あまりにも普通に、これが当たり前という彼女に、俺は掛ける言葉が見つからなかった。
「まあ、それでも今回はいい報酬がもらえました。おかげで、妹を施設で引き取ってもらえるくらいにはなりましたから~」
「妹?」
「はい、ワタシ妹がいるんですよ~。ミィ~」
メイちゃんが名前を呼ぶと、奥の方からひょこっともっと小さな女の子が顔を出した。
古びたぬいぐるみを抱いて、一瞬こちらを見て、すぐに顔をひっこめた。
「ミィちゃんって言うのか?」
「はい~。今年で三歳になるんですよ~。本当なら、もっとあの子が大きくなるまで面倒を見たかったんですが、仕方ないですね~」
「仕方ないって……」
どうして?
「ワタシ、この呪いであと三日くらいで死んじゃうんですよぉ。足くらいならまだ大丈夫でも、流石に内臓が削られたら死んじゃいますからね~。
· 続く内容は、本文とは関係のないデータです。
==> flow/design.v <==
module logarithm #(
	parameter n = 16,
	parameter m = 24,
	parameter k = 5 ,
	parameter p = 24
) (
	input        clk  ,  
	input        reset,  
	input        start,
	input  [0:n] x    ,
	output [1:p] y    ,
	output reg   done
);
	reg [2:0] current_state;
	reg [2:0] next_state   ;
	wire      z_gt2        ;
	wire      i_positive   ;
	reg [2:0] sel_z        ;
	reg       load_z       ;
	reg       sel_i        ;
	reg       load_i       ;
	reg       shift_y      ;
	reg  [  m+1:0] z           ;
	wire [  m+1:0] trunc_square;
	wire [  m+1:0] trunc_div   ;
	wire [  m+1:0] z_input     ;
	reg  [  k-1:0] i           ;
	wire [  k-1:0] i_input     ;
	wire [  k-1:0] i_minus_1   ;
	reg  [    1:p] yy          ;
	wire [    m:0] mult_in     ;
	wire [2*m+1:0] mult_out    ;
	assign z_input = (sel_z == 2'd00) ?  {1'b0, x, {(m-n){1'd0}}} :
	(sel_z == 2'd01) ? 	trunc_square :
	trunc_div;
	assign mult_in     = z[m:0];
	assign mult_out     = mult_in * mult_in;
	assign trunc_square = mult_out[2*m+1:m];
	assign trunc_div    = {1'd0, z[m+1:1]};
	always @(posedge clk or negedge reset) begin : proc_z
		if(~reset) begin
			z <= 0;
		end else begin
			if (load_z == 1'b1)
				z <= z_input;
		end
	end
	assign i_input = sel_i ? i_minus_1 : p;
	assign i_minus_1 = i - 1;
	wire [15:0] binary_p = p;
	always @(posedge clk or negedge reset) begin : proc_i
		if(~reset) begin
			i <= 0;
		end else begin
			if (load_i == 1'b1)
				i <= i_input;
		end
	end
	always @(posedge clk or negedge reset) begin : proc_yy
		if(~reset) begin
			yy <= 0;
		end else begin
			if (shift_y == 1'b1)
				yy <= {yy[2:p], z[m+1]};
		end
	end
	always @(posedge clk or negedge reset) begin : proc_current_state
		if(~reset) begin
			current_state <= 0;
		end else begin
			current_state <= next_state;
		end
	end
	assign i_positive = i ? 1 : 0;
	assign z_gt2 = z[m+1];
	assign y = yy;
	always @(*) begin
		next_state = current_state;
		case (current_state)
			3'd0 : begin
				if (~start)
					next_state = 3'd1;
			end
			3'd1 : begin
				if (start)
					next_state = 3'd2;
			end
			3'd2 : begin
				next_state = 3'd3;
			end
			3'd3 : begin
				next_state = 3'd4;
			end
			3'd4 : begin
				if (z_gt2)
					next_state = 3'd5;
				else
					next_state = 3'd6;
			end
			3'd5 : begin
				next_state = 3'd6;
			end
			3'd6 : begin
				if (i_positive)
					next_state = 3'd3;
				else
					next_state = 3'd0;
			end
			default : next_state = 3'd0;
		endcase
	end
	always @(*) begin
		case (current_state)
			3'd0, 3'd1: begin
				sel_z   = 2'b00;
				load_z  = 1'b0;
				sel_i   = 1'b0;
				load_i  = 1'b0;
				shift_y = 1'b0;
				done    = 1'b1;
			end
			3'd2 : begin
				sel_z   = 2'b00;
				load_z  = 1'b1;
				sel_i   = 1'b0;
				load_i  = 1'b1;
				shift_y = 1'b0;
				done    = 1'b0;
			end
			3'd3 : begin
				sel_z   = 2'b01;
				load_z  = 1'b1;
				sel_i   = 1'b1;
				load_i  = 1'b1;
				shift_y = 1'b0;
				done    = 1'b0;
			end
			3'd4 : begin
				sel_z   = 2'b00;
				load_z  = 1'b0;
				sel_i   = 1'b0;
				load_i  = 1'b0;
				shift_y = 1'b1;
				done    = 1'b0;
			end
			3'd5 : begin
				sel_z   = 2'b10;
				load_z  = 1'b1;
				sel_i   = 1'b0;
				load_i  = 1'b0;
				shift_y = 1'b0;
				done    = 1'b0;
			end
			3'd6 : begin
				sel_z   = 2'b00;
				load_z  = 1'b0;
				sel_i   = 1'b0;
				load_i  = 1'b0;
				shift_y = 1'b0;
				done    = 1'b0;
			end
			default : begin
				sel_z   = 2'b00;
				load_z  = 1'b0;
				sel_i   = 1'b0;
				load_i  = 1'b0;
				shift_y = 1'b0;
				done    = 1'b0;
			end
		endcase
	end
endmodule
Setup of run A:
Design convolution_stage2, start of the top module:
module convolution_stage2 (
          in1,
          in2,
          in3,
          in4,
          in5,
          in6,
          in7,
          in8,
          clk,
          rst,
          start,
          conv_out
  );
input [99:0] in1, in2, in3, in4, in5, in6, in7, in8;
input         clk, rst, start;
output reg [7:0] conv_out;
wire  [3:0]  in1_1, in1_2, in1_3, in1_4, in1_5, in1_6, in1_7, in1_8, in1_9, in1_10, in1_11, in1_12, in1_13;
wire [3:0]   in1_14, in1_15, in1_16, in1_17, in1_18, in1_19, in1_20, in1_21, in1_22, in1_23, in1_24, in1_25;
wire  [3:0]  in2_1, in2_2, in2_3, in2_4, in2_5, in2_6, in2_7, in2_8, in2_9, in2_10, in2_11, in2_12, in2_13;
wire [3:0]   in2_14, in2_15, in2_16, in2_17, in2_18, in2_19, in2_20, in2_21, in2_22, in2_23, in2_24, in2_25;
wire  [3:0]  in3_1, in3_2, in3_3, in3_4, in3_5, in3_6, in3_7, in3_8, in3_9, in3_10, in3_11, in3_12, in3_13;
wire [3:0]   in3_14, in3_15, in3_16, in3_17, in3_18, in3_19, in3_20, in3_21, in3_22, in3_23, in3_24, in3_25;
wire  [3:0]  in4_1, in4_2, in4_3, in4_4, in4_5, in4_6, in4_7, in4_8, in4_9, in4_10, in4_11, in4_12, in4_13;
wire [3:0]   in4_14, in4_15, in4_16, in4_17, in4_18, in4_19, in4_20, in4_21, in4_22, in4_23, in4_24, in4_25;
wire  [3:0]  in5_1, in5_2, in5_3, in5_4, in5_5, in5_6, in5_7, in5_8, in5_9, in5_10, in5_11, in5_12, in5_13;
wire [3:0]   in5_14, in5_15, in5_16, in5_17, in5_18, in5_19, in5_20, in5_21, in5_22, in5_23, in5_24, in5_25;
wire  [3:0]  in6_1, in6_2, in6_3, in6_4, in6_5, in6_6, in6_7, in6_8, in6_9, in6_10, in6_11, in6_12, in6_13;
wire [3:0]   in6_14, in6_15, in6_16, in6_17, in6_18, in6_19, in6_20, in6_21, in6_22, in6_23, in6_24, in6_25;
wire  [3:0]  in7_1, in7_2, in7_3, in7_4, in7_5, in7_6, in7_7, in7_8, in7_9, in7_10, in7_11, in7_12, in7_13;
wire [3:0]   in7_14, in7_15, in7_16, in7_17, in7_18, in7_19, in7_20, in7_21, in7_22, in7_23, in7_24, in7_25;
  ...
Size: ~8 flip-flops, about 810 I/O pins, roughly 63000 um^2 of cells after synthesis.
==> flow/config.mk <==
export PLATFORM = sky130hd
export DESIGN_NAME = convolution_stage2
export DESIGN_NICKNAME = convolution_stage2
export VERILOG_FILES = /design/flow/design.v
export SDC_FILE = /design/flow/constraint.sdc
export NUM_CORES = 4
export LEC_CHECK = 0
export ABC_AREA = 0
export CAP_MARGIN = 20
export CORE_ASPECT_RATIO = 0.5
export CORE_MARGIN = 4
export CORE_UTILIZATION = 48
export CTS_CLUSTER_DIAMETER = 331
export CTS_CLUSTER_SIZE = 43
export GPL_ROUTABILITY_DRIVEN = 0
export GPL_TIMING_DRIVEN = 1
export HOLD_SLACK_MARGIN = 0.06
export MAX_ROUTING_LAYER = met5
export PLACE_DENSITY_LB_ADDON = 0.29
export SETUP_SLACK_MARGIN = -0.97
export SLEW_MARGIN = 25
export TNS_END_PERCENT = 15
==> flow/constraint.sdc <==
create_clock -name core_clock -period 10.2 [get_ports {clk}]
set_input_delay 2.0400 -clock core_clock [delete_from_list [all_inputs] [get_ports {clk}]]
set_output_delay 2.0400 -clock core_clock [all_outputs]
set_load 0.01 [all_outputs]
run.sh (not shown) runs the stock make flow with config.mk's settings and CLKGATE_MAP_FILE=.
[flow] run A | stages: complete | final checks: fail | reason: setup timing
==> job 728: inputs <==
==> flow/design.v <==
module apb_fifo (
    input  wire                   clk,         
    input  wire                   rst,         
    input  wire                   psel,        
    input  wire [3:0]            paddr,       
    input  wire [31:0]            pwdata,      
    input  wire                   penable,     
    input  wire                   pwrite,      
    output reg  [31:0]            prdata,      
    output reg                    pready       
);
parameter DEPTH = 16;   
parameter idle = 0, check_op = 1, write_data = 2, read_data =3,send_ready = 4;
reg [2:0] state;
reg [3:0] addr ;
 reg [31:0] wdata,rdata;
  reg [31:0] mem [0:15];
reg [3:0] wr_ptr;    
reg [3:0] rd_ptr;    
reg [4:0] count;     
reg [1:0] cwait;
always @(posedge clk or negedge rst) begin
    if (rst == 0) begin
        for(int i = 0; i<16;i++)
        begin
        mem[i] <= 0;
        end
        wr_ptr <= 0;
        rd_ptr <= 0;
        count <= 0;
        pready <= 0;
        state   <= idle;
        pready <= 0;
        prdata <= 0;
        addr   <= 0;
        wdata  <= 0;
        rdata  <= 0;
        cwait  <= 0;
    end else begin
        case(state)
        idle:
        begin
            wr_ptr <= 0;
            rd_ptr <= 0;
            count <= 0;
            pready <= 0;
            prdata <= 0;
            addr   <= 0;
            wdata  <= 0;
            rdata  <= 0;
            cwait  <= 0;
            state <= check_op;
        end
        check_op:
        begin
         if (penable && psel && pwrite && count != 15)
         begin 
            state   <= write_data;
            addr    <= paddr;
            wdata   <= pwdata;
         end
         else if (penable && psel && !pwrite && count != 0)
         begin
            state  <= read_data;
            addr   <= paddr;
         end
         else 
            state  <= check_op;
        end
        write_data:
        begin
            mem[addr] <= wdata;
            if(cwait < 2)
            begin
              state <= write_data;
              cwait <= cwait + 1;
            end
            else
            begin
               cwait <= 0;
               pready <= 1'b1;
               state <= send_ready;
               wr_ptr <= wr_ptr + 1;
               count  <= count  + 1;
            end
        end
        read_data : begin
            rdata <= mem[addr];
            if(cwait < 2)
            begin
              state <= read_data;
              cwait <= cwait + 1;
            end
            else
            begin
               cwait <= 0;
               state <= send_ready;
               pready <= 1'b1;
               prdata <= rdata;
               rd_ptr <= rd_ptr + 1;
               count  <= count  - 1;
            end
        end
        send_ready: begin
           state  <= check_op;
           pready <= 1'b0;    
         end
     endcase
     end
   end  
endmodule
## job 9184
==> flow/design.v (excerpt) <==
module fpga3(
    input [3:0] SW,
    input rot_A, input rot_B, input rot_dwn,
    input BTN0, input BTN1, input BTN2,
    input reset, input clk,
    output [7:0] LED,
	 output R, output G, output B,
	 output h_sync, output v_sync
    );
reg[10:0] H_scan,V_scan;
wire H_on , V_on;
wire[10:0] X_pix , Y_pix;
reg RR , GG , BB;
reg[2:0] pattn;
reg[3:0] rot_indx;
reg[19:0] debcnt;
reg scal2;
wire scal1,scal_change;
reg[2:0] pattn_scal;
reg dett_A,dett_B,deb_A,deb_B,deb_AA;
wire[10:0] RAD;
reg[10:0] X_cntr;
wire R210,R220,R230,R240,R250,R212,R214,R216 ;
wire G210,G220,G230,G240,G250,G212,G214,G216;
wire B210,B220,B230,B240,B250,B212,B214,B216;
always@(posedge reset or posedge clk)
	if(reset)
		H_scan<= 11'h000;
	else if(H_scan== 11'd1040)
		H_scan<= 11'h001;
	else
		H_scan<= H_scan+11'h001; 
always@(posedge reset or posedge clk)
	if(reset)
		V_scan<= 11'h000;
	else if(V_scan== 11'd666 && H_scan== 11'd1040 )
		V_scan<= 11'h001;
  ...
Size: roughly 5,200 cells after synthesis, roughly 58 flip-flops, ~43,000 sq um of cells after synthesis.
make LEC_CHECK=0 ABC_AREA=0 CAP_MARGIN=20 CORE_ASPECT_RATIO=1.73 CORE_MARGIN=2 CORE_UTILIZATION=72 CTS_CLUSTER_SIZE=72 HOLD_SLACK_MARGIN=0.29 PLACE_DENSITY_LB_ADDON=0.01 SETUP_SLACK_MARGIN=3.65 SLEW_MARGIN=20 finish   # period 12.4 ns
run.sh (not shown) runs the stock make flow with config.mk's settings and CLKGATE_MAP_FILE=.
Although it ran to completion, job 9184 produced a layout that fails the final checks because of negative setup slack.
Changes in job 2273 relative to job 9184:
Settings: ABC_AREA removed (was 0); HOLD_SLACK_MARGIN removed (was 0.29); CTS_CLUSTER_SIZE changed from 72 to 50; CORE_ASPECT_RATIO removed (was 1.73).
Results
- Finished, but not clean: job 2273, with negative setup slack.
- Job 2273 vs job 9184, total half-perimeter wirelength after legalization and detailed placement went down by 10 mm.
- Summary — total placed cells including tap cells, job 2273 relative to job 9184: lower, by 39.
- Looking only at worst setup slack, and setting everything else aside, the higher value of job 9184 and job 2273 goes to job 2273.
- Higher met1 track demand over resource in global routing among job 9184 and job 2273: job 2273
- Across both runs, non-clock buffer area fraction after layout was lower for job 2273 than for job 9184.
- Compare job 9184 and job 2273 | global-route wire length before repair lower: job 2273
- Summary of job 2273 over job 9184: via count of the first global-routing pass dropped 3,328; standard cell core area was more or less identical.
diff inputs: job 2273 => job 3298
Settings: setting ABC_AREA to 1 for the first time; setting CTS_CLUSTER_DIAMETER to 233 for the first time; removing PLACE_DENSITY_LB_ADDON (formerly 0.01); removing SETUP_SLACK_MARGIN (formerly 3.65); removing CTS_CLUSTER_SIZE (formerly 50); changing the clock period (ns, I/O delays scaled along) from 12.4 to 34.1.
Findings:
- Buffer share of cell area: job 3298 < job 2273
- Diff job 2273 -> job 3298 | routed wire length | decrease of 6.6%
- Die span in x went up slightly going from job 2273 to job 3298.
- [compare] base=job 2273 new=job 3298: non-clock buffer count moved down; growth of design area from synthesis to finish shrank by 11 points; number of H-tree levels neither gained nor lost much; met2 layer usage reported by global route went down; design area went down by about 6%.
- | clock-cell share of area | job 3298 vs job 2273 | ≈ equal |
- Post-route setup TNS delta for job 3298 relative to job 2273: 19.83 ns higher
- Job 3298 went all the way through the flow, and no timing, DRC or antenna check failed.


Setup of build 51:
Starting RTL as in the previous note.
export LEC_CHECK = 0
export ABC_AREA = 1
export CAP_MARGIN = 5
export CORE_ASPECT_RATIO = 0.9
export CORE_MARGIN = 2
export CORE_UTILIZATION = 72
export CTS_CLUSTER_DIAMETER = 233
export MAX_ROUTING_LAYER = met4
export PLACE_DENSITY = 0.63
export SETUP_SLACK_MARGIN = 2.23
export SLEW_MARGIN = 20
export TNS_END_PERCENT = 40
create_clock -name core_clock -period 26.9 [get_ports {clk}]
In build 51 the implementation ran to completion but is not tape-out ready, as the final checks report setup timing.
#### Input delta (build 30 over build 51)
Settings: CORE_ASPECT_RATIO: 0.9 -> 0.91; CTS_CLUSTER_DIAMETER: 233 -> 147; TNS_END_PERCENT: 40 -> unset; MAX_ROUTING_LAYER: met4 -> unset; CAP_MARGIN: 5 -> 20; PLACE_DENSITY: 0.63 -> 0.36; SETUP_SLACK_MARGIN: 2.23 -> 2.27.
==> comparison <==
Build 30 -> stages 100% | layout checks FAIL | setup timing
[build 30 vs build 51] accumulated negative setup slack: lower in build 30
Relative to build 51, the core area of build 30 is lower by 320 um^2.
Cell count: build 30 higher than build 51
Build 30 against build 51: horizontal die dimension decreased about 0.54%, required time of the worst setup path level, routed wire length on met2 saw an increase.
From build 51 to build 30, total of max-cap violations did not move at all.
### build 30 -> build 95
Settings: putting GPL_TIMING_DRIVEN at 1 where nothing was set; putting MAX_ROUTING_LAYER at met4 where nothing was set; swapping 0.91 for 0.92 in CORE_ASPECT_RATIO; swapping 0.36 for 0.61 in PLACE_DENSITY; putting CTS_CLUSTER_SIZE at 100 where nothing was set; putting CELL_PAD_IN_SITES_GLOBAL_PLACEMENT at 0 where nothing was set; putting TNS_END_PERCENT at 35 where nothing was set; swapping 2.27 for 2.31 in SETUP_SLACK_MARGIN; swapping 147 for 211 in CTS_CLUSTER_DIAMETER.
## What came out
Build 95 ran in full, but the layout does not pass; the checks complain about setup timing.
Diff build 95 and build 30: effective utilization at floorplan lower in build 95
Re number of vias after detailed routing: build 95 and build 30 aren't equal, and the higher value belongs to build 95.
Summary of build 95 over build 30: relative slew slack has decreased; cell row count has increased; global-route total usage across every layer has increased; number of H-tree branching levels has remained practically unchanged.
When the final numbers for build 95 and build 30 were put side by side, the critical path depth in cells turned out to be greater in build 30.
In the reports for build 95 and build 30, the larger wire length of the first global-routing pass belongs to build 95.
Register-to-register slack was lower in build 95 than in build 30.
Edits applied to the flow inputs when going from build 95 to build 23:
Settings: clearing SETUP_SLACK_MARGIN, which used to be 2.31; clearing MAX_ROUTING_LAYER, which used to be met4; clearing CTS_CLUSTER_DIAMETER, which used to be 211; clearing CTS_CLUSTER_SIZE, which used to be 100; clearing PLACE_DENSITY, which used to be 0.61; clearing TNS_END_PERCENT, which used to be 35; clearing GPL_TIMING_DRIVEN, which used to be 1; clearing CORE_ASPECT_RATIO, which used to be 0.92; clearing CELL_PAD_IN_SITES_GLOBAL_PLACEMENT, which used to be 0; swapping 26.9 for 61.7 in the clock period (ns, I/O delays scaled along).
Results
- Build 23: done, clean on timing, DRC and antenna
- Total core area: build 23 better than build 95
- Build 23 vs build 95, topmost layer with routed signal wires: met5 vs met4
- Number of well taps: build 95 and build 23 compared, higher one is build 95
- In build 23 relative to build 95, summed area of non-filler cells in the final layout had gone down by a few percent.
- Hold buffer count at cts came out exactly the same in build 95 and build 23.
- Delta (build 23 minus build 95): HPWL reported at the end of detailed placement down 4.7%; die area was more or less identical; met1 routing resource usage after global routing roughly the same; initial core utilization increased by 0.45 points relative to the old numbers.


== job 5968 ==
fpga3 again, from the RTL that the note above started with.
Design fpga3, start of the top module:
module fpga3(
    input [3:0] SW,
    input rot_A, input rot_B, input rot_dwn,
    input BTN0, input BTN1, input BTN2,
    input reset, input clk,
    output [7:0] LED,
	 output R, output G, output B,
	 output h_sync, output v_sync
    );
export LEC_CHECK = 0
export ABC_AREA = 1
export CAP_MARGIN = 20
export CORE_MARGIN = 2
export CORE_UTILIZATION = 72
export CTS_CLUSTER_DIAMETER = 297
export CTS_CLUSTER_SIZE = 95
export PLACE_DENSITY = 0.43
export SLEW_MARGIN = 20
export TNS_END_PERCENT = 10
create_clock -name core_clock -period 29.2 [get_ports {clk}]
The final report for job 5968 shows a completed flow and a layout that fails verification, specifically setup timing.
diff inputs: job 5968 => job 988
Settings: CORE_UTILIZATION now 40, was 72; TNS_END_PERCENT no longer set, was 10; CTS_CLUSTER_DIAMETER no longer set, was 297; ABC_AREA no longer set, was 1; CTS_CLUSTER_SIZE no longer set, was 95; PLACE_DENSITY no longer set, was 0.43; the clock period (ns, I/O delays scaled along) now 48.5, was 29.2.
--- outcome ---
- Of job 5968 and job 988, just one finished clean: job 988.
- From the logs: job 5968 reached the end of the flow and failed the layout checks with setup timing.
- Yosys chip area (job 988 vs. job 5968) decreases by a few percent
- Of job 988 and job 5968, job 988 shows the higher post-placement worst setup slack, with job 5968 below it.
- Taking job 5968 as the reference, in job 988 area fraction in and, or, nand and nor cells after synthesis now sits lower; via count of the first global-routing pass shrank by 16%.
The following lists how job 3843 was set up differently from job 988:
Settings: ABC_AREA: unset -> 1; PLACE_DENSITY_LB_ADDON: unset -> 0.08; CORE_UTILIZATION: 40 -> 72; the clock period (ns, I/O delays scaled along): 48.5 -> 26.9.
### Flow results
Complete run, failing final checks: job 3843, reason setup timing.
All-layer global routing usage: job 3843 vs job 988 up 21 points
Going from job 988 to job 3843, the final routed wirelength across all metal layers was found to have gone up by about 14%.
The number of global-route vias before repair reported for job 3843 is greater than that of job 988 by 20%.
The number of buffers inserted to repair setup after CTS in job 3843 sits 18 above the value recorded for job 988.


== zinc ==
fpga3 again, from the RTL that the note above started with.
==> flow/design.v (excerpt) <==
module fpga3(
    input [3:0] SW,
    input rot_A, input rot_B, input rot_dwn,
    input BTN0, input BTN1, input BTN2,
    input reset, input clk,
    output [7:0] LED,
	 output R, output G, output B,
	 output h_sync, output v_sync
    );
==> flow/config.mk <==
export PLATFORM = sky130hd
export DESIGN_NAME = fpga3
export DESIGN_NICKNAME = fpga3
export VERILOG_FILES = /design/flow/design.v
export SDC_FILE = /design/flow/constraint.sdc
export NUM_CORES = 4
export LEC_CHECK = 0
export ABC_AREA = 1
export CAP_MARGIN = 20
export CORE_ASPECT_RATIO = 0.5
export CORE_MARGIN = 2
export CORE_UTILIZATION = 72
export CTS_CLUSTER_DIAMETER = 396
export CTS_CLUSTER_SIZE = 95
export PLACE_DENSITY = 0.43
export SETUP_SLACK_MARGIN = 5.0
export SLEW_MARGIN = 20
export TNS_END_PERCENT = 10
==> flow/constraint.sdc <==
create_clock -name core_clock -period 29.2 [get_ports {clk}]
set_input_delay 5.8400 -clock core_clock [delete_from_list [all_inputs] [get_ports {clk}]]
set_output_delay 5.8400 -clock core_clock [all_outputs]
set_load 0.01 [all_outputs]
zinc finished every stage; the final checks, however, were not passed, the failures being negative setup slack.
Here is what was changed in the inputs of tundra compared with zinc.
Settings: changing CTS_CLUSTER_DIAMETER from 396 to 147; removing CTS_CLUSTER_SIZE (formerly 95); removing TNS_END_PERCENT (formerly 10); removing CORE_ASPECT_RATIO (formerly 0.5); changing PLACE_DENSITY from 0.43 to 0.36; changing the clock period (ns, I/O delays scaled along) from 29.2 to 26.9.
==> results <==
- tundra: flow complete, layout not clean; failing: negative setup slack
- Comparing tundra and zinc, the higher register-to-register setup slack is on zinc.
- When tundra is set beside zinc, its fraction of the core area covered by cells at the end of the flow turns out to be 1.4 points larger.
- Compared with zinc, tundra shows total wire length after detailed routing that has gone down by a few percent.
### tundra -> pepper
Settings: MAX_ROUTING_LAYER: unset -> met4; CAP_MARGIN: 20 -> 5; SETUP_SLACK_MARGIN: 5.0 -> 3.13; CORE_ASPECT_RATIO: unset -> 0.9; CTS_CLUSTER_DIAMETER: 147 -> 233; PLACE_DENSITY: 0.36 -> 0.63.
Results
On combined buffer and inverter count along the critical path: pepper sits above tundra.
| cell area after layout | tundra vs pepper | ≈ equal |
The post-cts gate resize count reported for pepper is smaller than that of tundra by 1.
Diff tundra -> pepper: via count now larger; count of inserted antenna diode cells picked up an extra 3.
Nothing crashed in pepper and all stages finished; the problem is that the final layout failed, the offending checks being negative setup slack.
For yarrow, these inputs were changed with respect to pepper:
Settings: CTS_CLUSTER_SIZE newly set to 50; CTS_CLUSTER_DIAMETER changed from 233 to 211; TNS_END_PERCENT newly set to 35; CAP_MARGIN changed from 5 to 20; CORE_ASPECT_RATIO changed from 0.9 to 0.92; SETUP_SLACK_MARGIN changed from 3.13 to 2.31; PLACE_DENSITY changed from 0.63 to 0.35; GPL_TIMING_DRIVEN newly set to 1; CELL_PAD_IN_SITES_GLOBAL_PLACEMENT newly set to 0.
Findings:
- yarrow ran in full, but the layout does not pass; the checks complain about negative setup slack.
- Synthesis-to-finish area growth in yarrow is 1.3 points higher than in pepper
- Sequential cell area share essentially unchanged between yarrow and pepper.
- yarrow ends up with a final estimated routing congestion in global placement that is 0.43% higher than in pepper.
- Against pepper, slack of the worst reg-to-reg path in yarrow came out worse.
- Summary — non-clock buffer count, yarrow relative to pepper: higher, by about 13%.
- Looking at global-route usage, yarrow sits below pepper.
- Number of global-route vias before repair for yarrow: 207 up relative to pepper
## Diff of input files: nickel against yarrow
Settings: MAX_ROUTING_LAYER removed (was met4); GPL_TIMING_DRIVEN removed (was 1); CTS_CLUSTER_SIZE removed (was 50); CELL_PAD_IN_SITES_GLOBAL_PLACEMENT removed (was 0); CTS_CLUSTER_DIAMETER changed from 211 to 147; SETUP_SLACK_MARGIN changed from 2.31 to 2.38; TNS_END_PERCENT removed (was 35); CORE_ASPECT_RATIO changed from 0.92 to 0.9; PLACE_DENSITY changed from 0.35 to 0.36.
--- outcome ---
- nickel against yarrow: total global-route track usage has decreased, sequential share of layout area held, met2 demand-to-capacity share in global routing moved down, core utilization shrank by 1.1 points.
- nickel finished every stage; the final checks, however, were not passed, the failures being negative setup slack.
What quartz does differently from nickel at the input level:
Settings: CORE_ASPECT_RATIO now 0.92, was 0.9; CELL_PAD_IN_SITES_GLOBAL_PLACEMENT now 0, previously not set; MAX_ROUTING_LAYER now met4, previously not set; SETUP_SLACK_MARGIN now 2.31, was 2.38; PLACE_DENSITY_LB_ADDON now 0.06, previously not set; HOLD_SLACK_MARGIN now 0.29, previously not set; TNS_END_PERCENT now 35, previously not set; PLACE_DENSITY no longer set, was 0.36; GPL_TIMING_DRIVEN now 1, previously not set; CTS_CLUSTER_DIAMETER now 211, was 147; CTS_CLUSTER_SIZE now 100, previously not set.
The register fraction of the total cell area on quartz is in line with that on nickel. Across both runs, number of rows in the core area was higher for quartz than for nickel. Cmp quartz and nickel / horizontal die size / higher: nickel. quartz: flow complete, layout not clean; failing: negative setup slack. For nickel, the capturing instance or port of the critical path was G, unlike quartz, where it was R. Against nickel, the final cell area of quartz is higher.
幸い、手続きは昨日終わったのでぇ、ワタシが死んだら、ミィちゃんはちゃんと施設に引き取ってもらえるんです~」
へらへらと、なんてことのないように彼女は言った。
「なんで……なんでそんな軽く……死ぬんだよ? 怖くないのか?」
「……怖いですねえ」
でも、と彼女は続ける。
「泣き叫んでもどうにもなりませんからね~。この呪いって、掛けた呪術猿を殺すかぁ、神官に解呪の魔法を授けてもらうかしかぁ解けないんですよぉ。討伐隊の編成にはまだ時間がかかりそうですしぃ、この村に神官はいません~。もっと大きな町ならいるかもですけどぉ~」
そもそも、と彼女は続ける。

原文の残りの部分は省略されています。